## Problem requirements
Whenever the string "DataW" turns up in a line below, that line should be copied.

* * * * * * * * *

## src/rtl/sorted_priority_queue_assert.svh

```systemverilog
// Assertion macros for the sorted priority queue.
`ifndef SORTED_PRIORITY_QUEUE_ASSERT_SVH
`define SORTED_PRIORITY_QUEUE_ASSERT_SVH

`ifndef SYNTH
`define SPQ_ASSERT_SAME(lbl, ante, cons, msg) \
  lbl: assert property (@(posedge clk_i) disable iff (!rst_ni) (ante) |-> (cons)) \
    else $error(msg);
`define SPQ_ASSERT_NEXT(lbl, ante, cons, msg) \
  lbl: assert property (@(posedge clk_i) disable iff (!rst_ni) (ante) |=> (cons)) \
    else $error(msg);
`else
`define SPQ_ASSERT_SAME(lbl, ante, cons, msg)
`define SPQ_ASSERT_NEXT(lbl, ante, cons, msg)
`endif

`endif

```

## src/rtl/spq_pkg.sv

```systemverilog
package spq_pkg;

  localparam int unsigned DataW = 32;

  localparam logic [1:0] ACT_INSERT = 2'd0;
  localparam logic [1:0] ACT_DELETE = 2'd1;
  localparam logic [1:0] ACT_CLEAR  = 2'd2;

  localparam logic [1:0] STAT_OK    = 2'd0;
  localparam logic [1:0] STAT_EMPTY = 2'd1;
  localparam logic [1:0] STAT_FULL  = 2'd2;

  localparam logic [DataW-1:0] NEG_ONE = '1;

  typedef struct packed {
    logic load;
    logic exec;
  } spq_cmd_t;

endpackage

```

## src/rtl/sorted_priority_queue.sv

```systemverilog
// Channel  Dir  tdata                                   tuser
// s_axis   in   value[31:0] priority_req[63:32]         action[1:0]
// m_axis   out  removed[31:0] count[36:32]              status[1:0]
//               front[68:37] rear[100:69]
// cfg      in   cfg_we_i / cfg_wdata_i = max_mode
//
// Each beat is first registered, then the sorted cell row is updated
// (parallel compare and shift of all CAPACITY cells).
// The result is offered in the cycle after the update.
// A waiting result holds off the input; the next beat is taken in the
// cycle the result leaves, and no beat is taken while a request executes.
// Reset empties the queue and clears max_mode.
module sorted_priority_queue #(
  parameter int unsigned CAPACITY = 16
) (
  input  logic         clk_i,
  input  logic         rst_ni,
  input  logic         cfg_we_i,
  input  logic         cfg_wdata_i,
  input  logic         s_axis_tvalid_i,
  output logic         s_axis_tready_o,
  input  logic [63:0]  s_axis_tdata_i,  // value, priority_req
  input  logic [1:0]   s_axis_tuser_i,  // action
  output logic         m_axis_tvalid_o,
  input  logic         m_axis_tready_i,
  output logic [103:0] m_axis_tdata_o,  // removed_value, count, front_value, rear_value
  output logic [1:0]   m_axis_tuser_o   // status
);

  spq_pkg::spq_cmd_t cmd;
  logic [31:0] removed, front, rear;
  logic [4:0]  count;
  logic [1:0]  status;

  spq_ctrl u_ctrl (
    .clk_i     (clk_i),
    .rst_ni    (rst_ni),
    .s_valid_i (s_axis_tvalid_i),
    .s_ready_o (s_axis_tready_o),
    .m_valid_o (m_axis_tvalid_o),
    .m_ready_i (m_axis_tready_i),
    .cmd_o     (cmd)
  );

  spq_datapath #(
    .CAPACITY (CAPACITY)
  ) u_dp (
    .clk_i           (clk_i),
    .rst_ni          (rst_ni),
    .cmd_i           (cmd),
    .cfg_we_i        (cfg_we_i),
    .cfg_wdata_i     (cfg_wdata_i),
    .action_i        (s_axis_tuser_i),
    .value_i         (s_axis_tdata_i[31:0]),
    .priority_i      (s_axis_tdata_i[63:32]),
    .removed_value_o (removed),
    .status_o        (status),
    .count_o         (count),
    .front_value_o   (front),
    .rear_value_o    (rear)
  );

  assign m_axis_tdata_o = {3'b000, rear, front, count, removed};
  assign m_axis_tuser_o = status;

  `include "sorted_priority_queue_assert.svh"

  `SPQ_ASSERT_NEXT(a_load_exec, cmd.load, cmd.exec && !s_axis_tready_o, "load not followed by exec")
  `SPQ_ASSERT_NEXT(a_exec_out, cmd.exec, m_axis_tvalid_o, "exec left no result")
  `SPQ_ASSERT_SAME(a_exec_free, cmd.exec, !cmd.load, "load during exec")
  `SPQ_ASSERT_SAME(a_empty_res, m_axis_tvalid_o && (status == spq_pkg::STAT_EMPTY), (removed == spq_pkg::NEG_ONE) && (front == spq_pkg::NEG_ONE), "empty delete result wrong")

endmodule

```

## src/rtl/spq_ctrl.sv

```systemverilog
module spq_ctrl (
  input  logic              clk_i,
  input  logic              rst_ni,
  input  logic              s_valid_i,
  output logic              s_ready_o,
  output logic              m_valid_o,
  input  logic              m_ready_i,
  output spq_pkg::spq_cmd_t cmd_o
);

  typedef enum logic [1:0] {
    ST_IDLE = 2'b01,
    ST_EXEC = 2'b10
  } state_e;

  state_e state_q, state_d;
  logic   out_valid_q, out_valid_d;
  logic   s_ready;

  assign s_ready = (state_q == ST_IDLE) && (!out_valid_q || m_ready_i);

  always_comb begin
    state_d = state_q;
    case (state_q)
      ST_IDLE: begin
        if (s_valid_i && s_ready) state_d = ST_EXEC;
      end
      ST_EXEC: state_d = ST_IDLE;
      default: state_d = ST_IDLE;
    endcase
  end

  always_comb begin
    out_valid_d = out_valid_q;
    if (out_valid_q && m_ready_i) out_valid_d = 1'b0;
    if (state_q == ST_EXEC) out_valid_d = 1'b1;
  end

  always_ff @(posedge clk_i or negedge rst_ni) begin
    if (!rst_ni) begin
      state_q     <= ST_IDLE;
      out_valid_q <= 1'b0;
    end else begin
      state_q     <= state_d;
      out_valid_q <= out_valid_d;
    end
  end

  assign s_ready_o  = s_ready;
  assign m_valid_o  = out_valid_q;
  assign cmd_o.load = s_valid_i && s_ready;
  assign cmd_o.exec = (state_q == ST_EXEC);

endmodule

```

## src/rtl/spq_datapath.sv

```systemverilog
module spq_datapath #(
  parameter int unsigned CAPACITY = 16
) (
  input  logic                      clk_i,
  input  logic                      rst_ni,
  input  spq_pkg::spq_cmd_t         cmd_i,
  input  logic                      cfg_we_i,
  input  logic                      cfg_wdata_i,
  input  logic [1:0]                action_i,
  input  logic [spq_pkg::DataW-1:0] value_i,
  input  logic [spq_pkg::DataW-1:0] priority_i,
  output logic [spq_pkg::DataW-1:0] removed_value_o,
  output logic [1:0]                status_o,
  output logic [4:0]                count_o,
  output logic [spq_pkg::DataW-1:0] front_value_o,
  output logic [spq_pkg::DataW-1:0] rear_value_o
);

  localparam int unsigned CW = $clog2(CAPACITY + 1);
  localparam int unsigned DW = spq_pkg::DataW;

  logic          max_mode_q;
  logic [1:0]    act_q;
  logic [DW-1:0] val_in_q, prio_in_q;

  logic [DW-1:0] prio_q [CAPACITY];
  logic [DW-1:0] val_q  [CAPACITY];
  logic [DW-1:0] prio_d [CAPACITY];
  logic [DW-1:0] val_d  [CAPACITY];
  logic [CW-1:0] count_q, count_d;
  logic [DW-1:0] rear_q, rear_d;

  logic [DW-1:0] key;
  logic [CAPACITY-1:0] occ, le;
  logic full, empty;
  logic [DW-1:0] removed_d;
  logic [1:0]    status_d;

  logic [DW-1:0] removed_q, front_q, rear_out_q;
  logic [1:0]    status_q;
  logic [4:0]    count_out_q;

  assign key   = max_mode_q ? (DW'(0) - val_in_q) : prio_in_q;
  assign full  = (count_q == CW'(CAPACITY));
  assign empty = (count_q == '0);

  // occupied slots whose key does not exceed the new one; thermometer code
  always_comb begin
    for (int i = 0; i < CAPACITY; i++) begin
      occ[i] = (CW'(i) < count_q);
      le[i]  = occ[i] && ($signed(prio_q[i]) <= $signed(key));
    end
  end

  always_comb begin
    for (int i = 0; i < CAPACITY; i++) begin
      prio_d[i] = prio_q[i];
      val_d[i]  = val_q[i];
    end
    count_d   = count_q;
    rear_d    = rear_q;
    removed_d = '0;
    status_d  = spq_pkg::STAT_OK;
    case (act_q)
      spq_pkg::ACT_INSERT: begin
        if (full) begin
          status_d = spq_pkg::STAT_FULL;
        end else begin
          for (int i = 0; i < CAPACITY; i++) begin
            if (!le[i]) begin
              if (i == 0 || le[(i == 0) ? 0 : i-1]) begin
                prio_d[i] = key;
                val_d[i]  = val_in_q;
              end else begin
                prio_d[i] = prio_q[(i == 0) ? 0 : i-1];
                val_d[i]  = val_q[(i == 0) ? 0 : i-1];
              end
            end
          end
          if (le == occ) rear_d = val_in_q;
          count_d = count_q + CW'(1);
        end
      end
      spq_pkg::ACT_DELETE: begin
        if (empty) begin
          removed_d = spq_pkg::NEG_ONE;
          status_d  = spq_pkg::STAT_EMPTY;
        end else begin
          removed_d = val_q[0];
          for (int i = 0; i < CAPACITY - 1; i++) begin
            prio_d[i] = prio_q[i+1];
            val_d[i]  = val_q[i+1];
          end
          count_d = count_q - CW'(1);
        end
      end
      spq_pkg::ACT_CLEAR: count_d = '0;
      default: ;
    endcase
  end

  always_ff @(posedge clk_i or negedge rst_ni) begin
    if (!rst_ni) begin
      max_mode_q <= 1'b0;
      count_q    <= '0;
    end else begin
      if (cfg_we_i) max_mode_q <= cfg_wdata_i;
      if (cmd_i.exec) count_q <= count_d;
    end
  end

  always_ff @(posedge clk_i) begin
    if (cmd_i.load) begin
      act_q     <= action_i;
      val_in_q  <= value_i;
      prio_in_q <= priority_i;
    end
    if (cmd_i.exec) begin
      for (int i = 0; i < CAPACITY; i++) begin
        prio_q[i] <= prio_d[i];
        val_q[i]  <= val_d[i];
      end
      rear_q      <= rear_d;
      removed_q   <= removed_d;
      status_q    <= status_d;
      count_out_q <= 5'(count_d);
      front_q     <= (count_d == '0) ? spq_pkg::NEG_ONE : val_d[0];
      rear_out_q  <= (count_d == '0) ? spq_pkg::NEG_ONE : rear_d;
    end
  end

  assign removed_value_o = removed_q;
  assign status_o        = status_q;
  assign count_o         = count_out_q;
  assign front_value_o   = front_q;
  assign rear_value_o    = rear_out_q;

endmodule
```
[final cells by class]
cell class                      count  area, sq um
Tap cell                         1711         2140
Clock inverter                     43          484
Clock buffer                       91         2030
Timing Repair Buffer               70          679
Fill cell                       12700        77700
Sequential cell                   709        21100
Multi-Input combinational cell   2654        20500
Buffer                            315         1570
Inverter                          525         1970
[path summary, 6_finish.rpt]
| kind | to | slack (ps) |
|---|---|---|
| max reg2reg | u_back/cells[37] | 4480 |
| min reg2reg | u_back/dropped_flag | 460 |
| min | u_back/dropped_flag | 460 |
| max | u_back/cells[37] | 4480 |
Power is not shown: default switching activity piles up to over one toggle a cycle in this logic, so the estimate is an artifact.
===== config.mk =====
export PLATFORM = sky130hd
export DESIGN_NAME = lcg_cycle_measure_top
export DESIGN_NICKNAME = d
export VERILOG_FILES = /design/src/lcm_pkg.sv /design/src/lcg_cycle_measure_top.sv
export VERILOG_INCLUDE_DIRS = /design/src /design/src/src
export SDC_FILE = /design/constraint.sdc
export NUM_CORES = 1
export LEC_CHECK = 0
export BUFFER_PORTS_ARGS = -buffer_cell sky130_fd_sc_hd__buf_4
export CORE_UTILIZATION = 55
export DETAILED_ROUTE_END_ITERATION = 7
export HOLD_SLACK_MARGIN = 0.03
export PLACE_DENSITY = 0.68
export SYNTH_ARGS = -nofsm -noshare
export SYNTH_HDL_FRONTEND = slang
export SYNTH_SLANG_ARGS = --single-unit

===== constraint.sdc =====
create_clock -name clk -period 19.74 [get_ports clk]
set_input_delay 1.974 -clock clk [delete_from_list [all_inputs] [get_ports clk]]
set_output_delay 1.974 -clock clk [all_outputs]
set_load 0.05 [all_outputs]

===== src/lcg_cycle_measure_top_defines.svh =====
// Assertion macros for the cycle measurement block.
// Both expect clk in scope at the place of use; LCM_ASSERT also expects rst_n.
`ifndef LCG_CYCLE_MEASURE_TOP_DEFINES_SVH
`define LCG_CYCLE_MEASURE_TOP_DEFINES_SVH

`ifndef ASSERT_OFF
// Checked only while out of reset
`define LCM_ASSERT(lbl, prop, msg) \
    lbl: assert property (@(posedge clk) disable iff (!rst_n) prop) else $error(msg);
// Checked at every edge, reset included
`define LCM_ASSERT_ALWAYS(lbl, prop, msg) \
    lbl: assert property (@(posedge clk) prop) else $error(msg);
`else
`define LCM_ASSERT(lbl, prop, msg)
`define LCM_ASSERT_ALWAYS(lbl, prop, msg)
`endif

`endif


===== src/lcm_pkg.sv =====
package lcm_pkg;

    // Sequencer states
    typedef enum logic [2:0] {
        ST_IDLE,
        ST_CRED,
        ST_MUL,
        ST_RED,
        ST_CHECK,
        ST_OUT
    } lcm_state_t;

    // Search phases of the tortoise-and-hare walk
    typedef enum logic [1:0] {
        PH_IDLE,
        PH_MEET,
        PH_TAIL,
        PH_CYCLE
    } lcm_phase_t;

endpackage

* * * * * * * * *

## Solution for this task
  localparam int unsigned DataW = 32;
  localparam logic [DataW-1:0] NEG_ONE = '1;
  input  logic [spq_pkg::DataW-1:0] value_i,
  input  logic [spq_pkg::DataW-1:0] priority_i,
  output logic [spq_pkg::DataW-1:0] removed_value_o,
  output logic [spq_pkg::DataW-1:0] front_value_o,
  output logic [spq_pkg::DataW-1:0] rear_value_o
  localparam int unsigned DW = spq_pkg::DataW;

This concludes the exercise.